- [YOUR OBJECTIVE]
Go through the listing below and report how many lines contain the word "assign"; write no other words.

- [EXTRACTED RECORDS]
**config.mk**
```make
export PLATFORM = sky130hd
export DESIGN_NAME = dataPort
export DESIGN_NICKNAME = d
export VERILOG_FILES = /design/src/memPkg.sv /design/src/dataPort.sv
export SDC_FILE = /design/constraint.sdc
export NUM_CORES = 1
export LEC_CHECK = 0
export ABC_AREA = 1
export ABC_CLOCK_PERIOD_IN_PS = 3600
export BUFFER_PORTS_ARGS = -buffer_cell sky130_fd_sc_hd__buf_2
export CORE_AREA = 10 10 103 114
export DETAILED_ROUTE_END_ITERATION = 7
export DIE_AREA = 0 0 113 124
export HOLD_SLACK_MARGIN = 0.1
export PLACE_DENSITY = 0.84
export SLEW_MARGIN = 40
export SYNTH_ARGS = -nofsm -noshare
export SYNTH_HDL_FRONTEND = slang
export SYNTH_SLANG_ARGS = --single-unit
```
**constraint.sdc**
```tcl
create_clock -name clk -period 3.6 [get_ports clk]
set_input_delay 1.08 -clock clk [delete_from_list [all_inputs] [get_ports clk]]
set_output_delay 1.08 -clock clk [all_outputs]
set_load 0.05 [all_outputs]
```
**src/memPkg.sv**
```systemverilog
package memPkg;

    localparam int nickWidth = 4; // load-store buffer tag width.

    typedef enum logic {
        memLoad,
        memStore
    } memOp;

    // access length, 1, 2 or 4 bytes.
    typedef enum logic [1:0] {
        lenByte,
        lenHalf,
        lenWord
    } memLen;

    typedef struct packed {
        memOp        op;
        memLen       len;
        logic [31:0] addr;
        logic [31:0] data; // store data, low bytes first.
    } memReq;

    typedef struct packed {
        memReq                request;
        logic [nickWidth-1:0] nick;
    } lsuReq;

    typedef struct packed {
        logic [31:0]          data;
        logic [nickWidth-1:0] nick;
    } lsuResp;

    typedef enum logic [1:0] {
        ctrlIdle,
        ctrlData,   // byte-serial access for the data port.
        ctrlFetch,  // byte-serial access for the fetch port.
        ctrlFinish  // last ram read of a load.
    } ctrlState;

endpackage

```
**src/dataPort.sv**
```systemverilog
`timescale 1ns/1ps

module dataPort (
    input  logic               clk,
    input  logic               rst,
    input  logic               rdy,

    input  logic               lsuValid,
    input  memPkg::lsuReq      req,
    output logic               lsuReady,
    output logic               lsuDone,
    output memPkg::lsuResp     resp,

    output logic               memEn,
    output memPkg::memReq      memRequest,
    input  logic               memWait,
    input  logic               memDone,
    input  logic [31:0]        memData
);

    memPkg::lsuReq entry;
    logic          occupied;
    logic          served;
    logic          accept;

    assign accept     = lsuValid && lsuReady;
    assign lsuReady   = !occupied;
    assign memRequest = entry.request;

    // request the controller until it has answered; drop while it is busy.
    assign memEn = occupied && !served && !memDone && !memWait;

    always_ff @(posedge clk) begin
        if (rst) begin
            occupied <= 1'b0;
            served   <= 1'b0;
            lsuDone  <= 1'b0;
        end else if (rdy) begin
            lsuDone <= memDone;
            if (accept) begin
                occupied <= 1'b1;
                served   <= 1'b0;
            end else if (lsuDone) begin
                occupied <= 1'b0; // free one cycle after the response.
            end
            if (memDone) begin
                served <= 1'b1;
            end
        end
    end

    always_ff @(posedge clk) begin
        if (rdy) begin
            if (accept) begin
                entry <= req;
            end
            if (memDone) begin
                resp.nick <= entry.nick;
                if (entry.request.op == memPkg::memStore) begin
                    resp.data <= '0; // stores carry no data back.
                end else begin
                    resp.data <= memData;
                end
            end
        end
    end

endmodule

```
Yosys cells after proc, flatten, opt, wreduce, memory -nomap -nowiden
Cells that the tools add are included.
{ "word_totals": {"ff_bits": 110, "in_bits": 109, "output_inout_bits": 106, "wordCells": 28} }
{ "classes": {"n_mux": 4, "reduce_logical": 14} }
{ "op_table": {"columns": ["cell", "n"], "rows": [
  ["AND reduction 2 bit", 4],
  ["logical AND 1 bit", 4],
  ["zero test 1 bit", 4],
  ["two-way mux 1 bit", 4],
  ["nonzero test 2 bit", 2]
]} }

Longest topological paths before layout
Gate-level depths: netlist (run 1).
{ "depth": {"ltp_word": 4, "ltp_mapped": 4} }

Worst setup path after synthesis (run 1)
No wires, ideal clock.
{ "synth_timing": {"path_type": "input port to output port", "startpoint": "input port memDone", "endpoint": "output port memEn", "arrival_ns": 2.040, "t_required_ns": 2.520, "path_slack_ns": 0.480, "cell_stages": 1, "path_buffers": 0, "path_cell_list": "nor4_2"} }
{ "synth_between": {"elab_chain_cells": 3} }
{ "synth_lines": {"columns": ["element", "line_no", "text"], "rows": [
  ["start: declaration", "dataPort.sv:17", "input logic memDone,"],
  ["zero test 1 bit", "dataPort.sv:31", "assign memEn = occupied && !served && !memDone && !memWait;"],
  ["logical AND 1 bit (2 in series)", "dataPort.sv:31", null],
  ["end: declaration", "dataPort.sv:14", "output logic memEn,"]
]} }
Every way passes these cells.

Final worst setup path (run 1)
Same ends and word-level chain as after synthesis.

==> results by stage, run 1 <==
Synthesis:
- Ranked by total cell area, the synthesized netlist is headed by sky130_fd_sc_hd__edfxtp_1 78%, sky130_fd_sc_hd__buf_4 12%, sky130_fd_sc_hd__inv_1 3.2%.
- The synthesized net count is 367.
- Synthesis instantiated 13 different standard cells from the library.
- The share of the Yosys chip area taken by registers is 0.793.
- The combinational family with the most area after synthesis is buffers and inverters.
- Of all cell types, the one taking the most synthesized area is sky130_fd_sc_hd__edfxtp_1.
- The simple-gate share of the synthesized area is 0.0397.
- The mean instance size in the synthesized netlist is 16.0 sq um.
- Of the total synthesized cell area, the portion taken by full adders, half adders and majority gates is 0.
- The area fraction in compound gates after synthesis is 0.00455.
- The mux cell area share after synthesis is 0.
- The number of warnings reported in the yosys synthesis log is 0.
- After synthesis the netlist holds a flip-flop and latch count of 110.
- The top cell type's share of synthesized area is 0.778.
- Summing every instance area after synthesis gives just over 4000 sq um.
- The area share of xor/xnor cells in the synthesized design is 0.
- The cell count after synthesis is 258.

Timing:
- For the final routed database, the setup TNS stands at 0 ns.
- The count of endpoints failing hold in the final timing report came to 0.
- Across all setup checks in the final design, the least slack found is roughly 0.8 ns.
- Clock skew on the completed layout was measured at 0.00832 ns.
- For the pin with the worst max-slew slack, the measured transition is 0.610 ns.
- Setup repair after global routing left no endpoint under its margin.
- The routed design could run at a clock period as short as roughly 2.8 ns.
- Derived from the worst setup path, the maximum achievable clock frequency is 355 MHz.
- The number of setup violations in the final report is 0.
- Headroom to the max-slew limit came out at 0.593.
- The final period utilization is 0.783.
- The number of max-slew violations in the final report is 0.

Power and ir drop:
- The power share of the clock group is 0.312.
- The worst-case IR drop observed on VDD is 0.303 mV.
- Dividing total power by cell area gives a power density of 522 nW/um^2.
- For this design the total switching power over the nets is 0.640 mW.
- Summing internal, switching and leakage power gives around 2.6 mW.
- The cell-internal power is ~2 mW.
- In this run the static leakage power is around 2.3 nW.
- The proportion of total power due to net switching is 0.242.
- The portion of total power attributed to sequential cells is 0.559.
- The share of total power dissipated in combinational logic is 0.129.

Detailed routing:
- In this run the remaining antenna-violating nets after routing total 0.
- The detailed-router iteration count before antenna repair is 4.
- Wires add up to 9440 microns.
- The average routed wire per standard cell is 17.5 microns.
- The number of design-rule violations left by the first detailed-router iteration is 103.
- The number of DRC violations after detailed routing is 0.
- The number of vias in the routed layout is 2276.
- The per-cell via count in the routed design is roughly 4.2.

Placed design:
- The HPWL reported at the end of detailed placement is 7720 microns.
- The instance count after placement with tap cells included is 522.
- The cell area after placement is between 4000 and 5000 sq um.
- The final weighted congestion in routability-driven placement is a little under 0.8.
- At the placement stage, the worst setup path has a slack of a little under 0.8 ns.
- The count of buffers added on input and output ports is roughly 210.

Die:
- The die covers 14000 sq um.
- Pin placement for this block handled 215 I/O pins.
- The total area inside the core boundary comes to 9310 sq um.
- The floorplan die width is roughly 110 microns.
- For this configuration, the core starts out at a cell density of 0.444.
- The die outline height is 124 microns.
- The floorplan has 37 rows.

Worst setup path:
- The endpoint class of the critical path is a primary output.
- For the worst setup path, the data required time is around 2.5 ns.
- The start-to-end type of the worst setup path is input port to primary output.
- The maximum net fanout on the critical path is 2.
- The kind of start point of the critical path is an input port.
- STA puts the critical path data arrival time at around 1.7 ns.
- In this run the register-to-register setup slack is 1.99 ns.

Clock tree:
- The number of buffers added by the clock tree synthesis step is 9.
- The number of buffers inserted by post-CTS setup repair is 0.
- Counting along the longest clock path gives a buffer depth of 2.
- The H-tree was split into 3 levels.
- The root buffer cell is sky130_fd_sc_hd__clkbuf_8.
- CTS saw between 100 and 150 sinks.
- After clock tree synthesis, the flow added hold-fix buffers numbering 0.
- The clock tree from TritonCTS is done.
- Clock-pin slew was measured on the worst setup and hold paths at roughly 0.09 ns.
- The insertion delay to the later sink of the worst-skew pair is 0.36 ns.
- After clock tree synthesis, the repair step resized 0 gates.

Global route:
- The met2 layer usage reported by global route is 0.212.
- For met3 alone, demand over resource in global routing was 0.0832.
- The total global routing track utilization is 0.128.
- The total grt overflow is 0.
- The wire length of the first global-routing pass is 13600 microns.
- The initial antenna violation count is 1.
- The layer with the highest usage is met2.
- The number of global-route vias before repair came to 2510.
- For this run, global-route usage on met1 was measured as 0.122.
- Entering global routing, the biggest net connects between 40 and 50 pins.

Layout:
- Compared with the post-synthesis result, the final layout area differs by 22.9%.
- The non-filler instance count after layout is 538.
- The filler cell count in the final layout is 794.
- The proportion of layout cells with a drive suffix above 1 is 0.562.
- The final instance area is 5070 sq um.
- The total number of nets in the final design is 525.

Job:
- Across the run, the number of max-cap violations was 0.

Outcome:
- The run finished with clean final reports.

Min path:
- The path category of the worst min-delay check is flip-flop to flip-flop.
final cells by class:
type | count | area, sq um | share of cell area
diodes | 1 | 2.50 | 0.000493
clock buffers | 10 | 128 | 0.0252
inverters | 36 | 135 | 0.0266
repair buffers | 217 | 1110 | 0.218
clock inverters | 5 | 98.8 | 0.0195
well taps | 117 | 146 | 0.0289
flip-flops and latches | 110 | 3270 | 0.645
multi-input cells | 42 | 183 | 0.0360
state kept, by name, indices dropped and copies added (netlist names):
name / count
occupied: 1
served: 1
memRequest: 67
entry: 4
lsuDone: 1
resp: 36
cell families (layout without fill, tap and decap cells):
family / after synthesis / count (layout)
AO/OA/AOI/OAI: 3 / 3
buffers and inverters: 106 / 268
flip-flops: 110 / 110
other: 0 / 1
AND/OR/NAND/NOR: 39 / 39
through the flow:
stage | hold WS [ns] | util
2_1_floorplan | 0.400 | -
3_3_place_gp | 0.405 | 0.521
3_5_place_dp | 0.405 | 0.521
4_1_cts | 0.428 | 0.545
5_1_grt | 0.431 | 0.545
6_report | 0.428 | 0.545
routing by layer:
layer	share of wire	vias up	routed length (microns)
li1	-	1102	-
met1	0.34	1026	3240
met2	0.49	136	4620
met3	0.15	12	1400
met4	0.019	0	181
met5	0	-	0
synthesized netlist by cell type:
cell and count:
sky130_fd_sc_hd__inv_2 1, sky130_fd_sc_hd__a21oi_2 1, sky130_fd_sc_hd__nor2_1 32, sky130_fd_sc_hd__nand2_2 1, sky130_fd_sc_hd__nand3_2 1, sky130_fd_sc_hd__buf_6 3, sky130_fd_sc_hd__nand2_1 4, sky130_fd_sc_hd__edfxtp_1 107
sky130_fd_sc_hd__a21oi_1 2, sky130_fd_sc_hd__nor4_2 1, sky130_fd_sc_hd__buf_4 67, sky130_fd_sc_hd__dfxtp_1 3, sky130_fd_sc_hd__inv_1 35
placed cells by master, fill, tap and decap left out:
master                        n
sky130_fd_sc_hd__buf_2      214
sky130_fd_sc_hd__edfxtp_1   107
sky130_fd_sc_hd__inv_1       34
sky130_fd_sc_hd__nor2_1      32
sky130_fd_sc_hd__clkbuf_8     9
sky130_fd_sc_hd__nand2_1      4
sky130_fd_sc_hd__bufinv_16    3
sky130_fd_sc_hd__dfxtp_1      3
sky130_fd_sc_hd__inv_2        2
sky130_fd_sc_hd__a21oi_1      2
sky130_fd_sc_hd__buf_4        2
sky130_fd_sc_hd__diode_2      1
sky130_fd_sc_hd__nor4_2       1
sky130_fd_sc_hd__nand2_2      1
sky130_fd_sc_hd__nand3_2      1
sky130_fd_sc_hd__a21oi_2      1
sky130_fd_sc_hd__clkinv_1     1
sky130_fd_sc_hd__clkbuf_1     1
sky130_fd_sc_hd__clkinv_2     1
sky130_fd_sc_hd__buf_12       1
power by group through the flow:
| stage | clock (mW) | sequential, mW | combinational [mW] |
|---|---|---|---|
| floorplan | 0 | 1.57 | 0.201 |
| global placement | 0 | 1.51 | 0.339 |
| detailed placement | 0 | 1.51 | 0.348 |
| CTS | 0.850 | 1.48 | 0.348 |
| global route | 0.911 | 1.49 | 0.363 |
| finish | 0.825 | 1.48 | 0.342 |
worst paths after layout:
| kind | to | depth (start not counted) | startpoint |
|---|---|---|---|
| worst min register to register | resp[2] | 0 | entry[2] |
| worst max register to register | memRequest[8] | 4 | occupied |
| worst max-delay path | memEn | 3 | memDone |
| worst min-delay path | resp[2] | 0 | entry[2] |
worst max-delay path, stage by stage:
cell and delay, ns:
sky130_fd_sc_hd__buf_2 0.12, sky130_fd_sc_hd__nor4_2 0.23, sky130_fd_sc_hd__buf_2 0.30
No activity file was read; power rests on OpenSTA's default activity.
==> inputs of run 2 (changes only) <==
--- a/config.mk
+++ b/config.mk
@@ -6,13 +6,13 @@
 export NUM_CORES = 1
 export LEC_CHECK = 0
 export ABC_AREA = 1
-export ABC_CLOCK_PERIOD_IN_PS = 3600
+export ABC_CLOCK_PERIOD_IN_PS = 2420
 export BUFFER_PORTS_ARGS = -buffer_cell sky130_fd_sc_hd__buf_2
-export CORE_AREA = 10 10 103 114
+export CORE_AREA = 10 10 107 119
 export DETAILED_ROUTE_END_ITERATION = 7
-export DIE_AREA = 0 0 113 124
+export DIE_AREA = 0 0 117 129
 export HOLD_SLACK_MARGIN = 0.1
-export PLACE_DENSITY = 0.84
+export PLACE_DENSITY = 0.81
 export SLEW_MARGIN = 40
 export SYNTH_ARGS = -nofsm -noshare
 export SYNTH_HDL_FRONTEND = slang
==> constraint.sdc (replaced) <==
create_clock -name clk -period 2.42 [get_ports clk]
set_input_delay 0.726 -clock clk [delete_from_list [all_inputs] [get_ports clk]]
set_output_delay 0.726 -clock clk [all_outputs]
set_load 0.05 [all_outputs]
==> results by stage, run 2 (synthesized netlist as in run 1, its figures left out) <==
Timing:
- The worst hold slack is around 0.42 ns.
- The tightest slew margin relative to the limit is 0.662.
- The final total negative setup slack is 0 ns.
- The worst path meets setup with 0.280 ns of slack.
- The worst-margin pin slew is 0.506 ns.
- The count of endpoints failing hold in the final timing report was 0.
- The number of max-slew violations in the final report is 0.
- Setup repair after global routing left no endpoint under its margin.
- The final period utilization is 0.884.
- Setup violations remaining at the end of the flow were counted as 0.
- Counting I/O delays and the setup requirement, the final critical path takes ~2.1 ns.
- For the final database, setup skew stands at 0.00426 ns.
- Based on the critical path, the design can be clocked at up to about 470 MHz.

Global route:
- Across every metal layer, demand over resource in global routing totals 0.117.
- In this run the most used layer during global routing was met2.
- Entering global routing, the biggest net connects between 40 and 50 pins.
- For this run, global-route usage on met2 was measured as 0.190.
- The first global-routing pass estimated 13200 microns of wire.
- For met1 alone, demand over resource in global routing was 0.112.
- Global routing finished with a remaining overflow of 0.
- The initial antenna violation count is 2.
- The number of global-route vias before repair is 2482.
- The global-route track usage on met3 is 0.0832.

Worst setup path:
- The startpoint of the most critical register-to-register path is occupied.
- The slack of the worst reg-to-reg path is 1.01 ns.
- Data on the critical path is required at its endpoint by roughly 1.7 ns.
- The endpoint class of the critical path is a primary output.
- The worst setup path is of the input port to primary output kind.
- The kind of start point of the critical path is an input port.
- The worst flop-to-flop path endpoint is memRequest[10].
- The number of cells on the worst reg-to-reg path is 4.
- In this run the worst path has a maximum fanout of 2.
- The arrival time at the worst endpoint is 1.41 ns.

Outcome:
- The flow ran to the end, and the final reports show no timing, DRC or antenna violations.

Placed design:
- The cell area after placement is just under 5000 sq um.
- Summed over all nets, the half-perimeter wirelength after detailed placement is 7580 microns.
- Prior to clock tree synthesis, the placed netlist has a worst setup slack of 0.271 ns.
- The final weighted congestion in routability-driven placement is 0.753.
- The instance count after placement with tap cells included is 529.
- The count of buffers added on input and output ports is 214.

Clock tree:
- The clock passes through at most 2 buffers.
- Gates resized during post-CTS repair numbered 0.
- The number of H-tree levels is 3.
- The root buffer cell is sky130_fd_sc_hd__clkbuf_16.
- The number of buffers inserted by post-CTS setup repair is 0.
- Clock latency on the worst-skew pair, taken at its later pin, is 0.34 ns.
- The number of clock sinks seen by CTS is 110.
- Clock-pin slew was measured on the worst setup and hold paths at 0.07 ns.
- Buffers inserted during clock tree synthesis total 9.
- The clock tree from TritonCTS is done.
- In this run, post-CTS hold repair placed 0 buffers.

Power and ir drop:
- The total power of the final layout is 4.03 mW.
- The largest vdd supply drop is about 0.35 mV.
- For this design the total switching power over the nets is 1.03 mW.
- The cell-internal power is 3.00 mW.
- The total power density per cell area is 787 nW/um^2.
- The share of total power dissipated in sequential elements is 0.548.
- The power share of the clock group is 0.327.
- The proportion of total power due to net switching is 0.255.
- In this run the static leakage power is 2.29 nW.
- The proportion of power drawn by combinational gates is 0.125.

Detailed routing:
- The detailed-route wire length is 9330 microns.
- After detailed routing, the number of remaining DRC violations is 0.
- The remaining number of nets flagged by the antenna check after routing is 0.
- Summing over every cut layer, the via total after detailed routing is 2346.
- The average routed wire per standard cell is 17.1 microns.
- The detailed-router iteration count before antenna repair is 4.
- The per-cell via count in the routed design is 4.30.
- The detailed router finished its first iteration with 126 violations.

Die:
- The floorplan die width is 117 microns.
- For this configuration, the core starts out at a cell density of 0.403.
- The core outline area is 10200 sq um.
- Pin placement for this block handled 215 I/O pins.
- The number of placement rows is 39.
- The die outline height is about 130 microns.
- The floorplan step defined a die boundary enclosing 15100 sq um.

Layout:
- The final design utilization is 0.499.
- The library cells used most frequently in the layout, excluding fill and tap cells, are 214 x sky130_fd_sc_hd__buf_2, 107 x sky130_fd_sc_hd__edfxtp_1, 34 x sky130_fd_sc_hd__inv_1.
- The proportion of layout cells with a drive suffix above 1 is 0.562.
- The leading cell type in the layout, fill and taps excluded is sky130_fd_sc_hd__buf_2.
- Across the whole layout, storage elements account for 3270 sq um.
- The multi-input combinational cells in the finished layout cover a total of 183 sq um.
- The filler cells instantiated in the layout total 858.
- The finished cells cover slightly above 5000 sq um.
- The non-filler instance count after layout is between 500 and 600.
- The area growth from synthesis to layout is 24.0%.
- The total number of nets in the final design is 526.
- The flip-flop count of the largest register, all copies and words added is 67.

Job:
- The number of maximum-capacitance constraint violations is 0.

Min path:
- The tightest min-delay check is of the flip-flop to flip-flop type.
- Counting instances, the worst hold path has a depth of 0.
- The startpoint identified for the worst hold timing path is entry[3].
- The hold-critical path endpoint is resp[3].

- [ANSWER SECTION]
5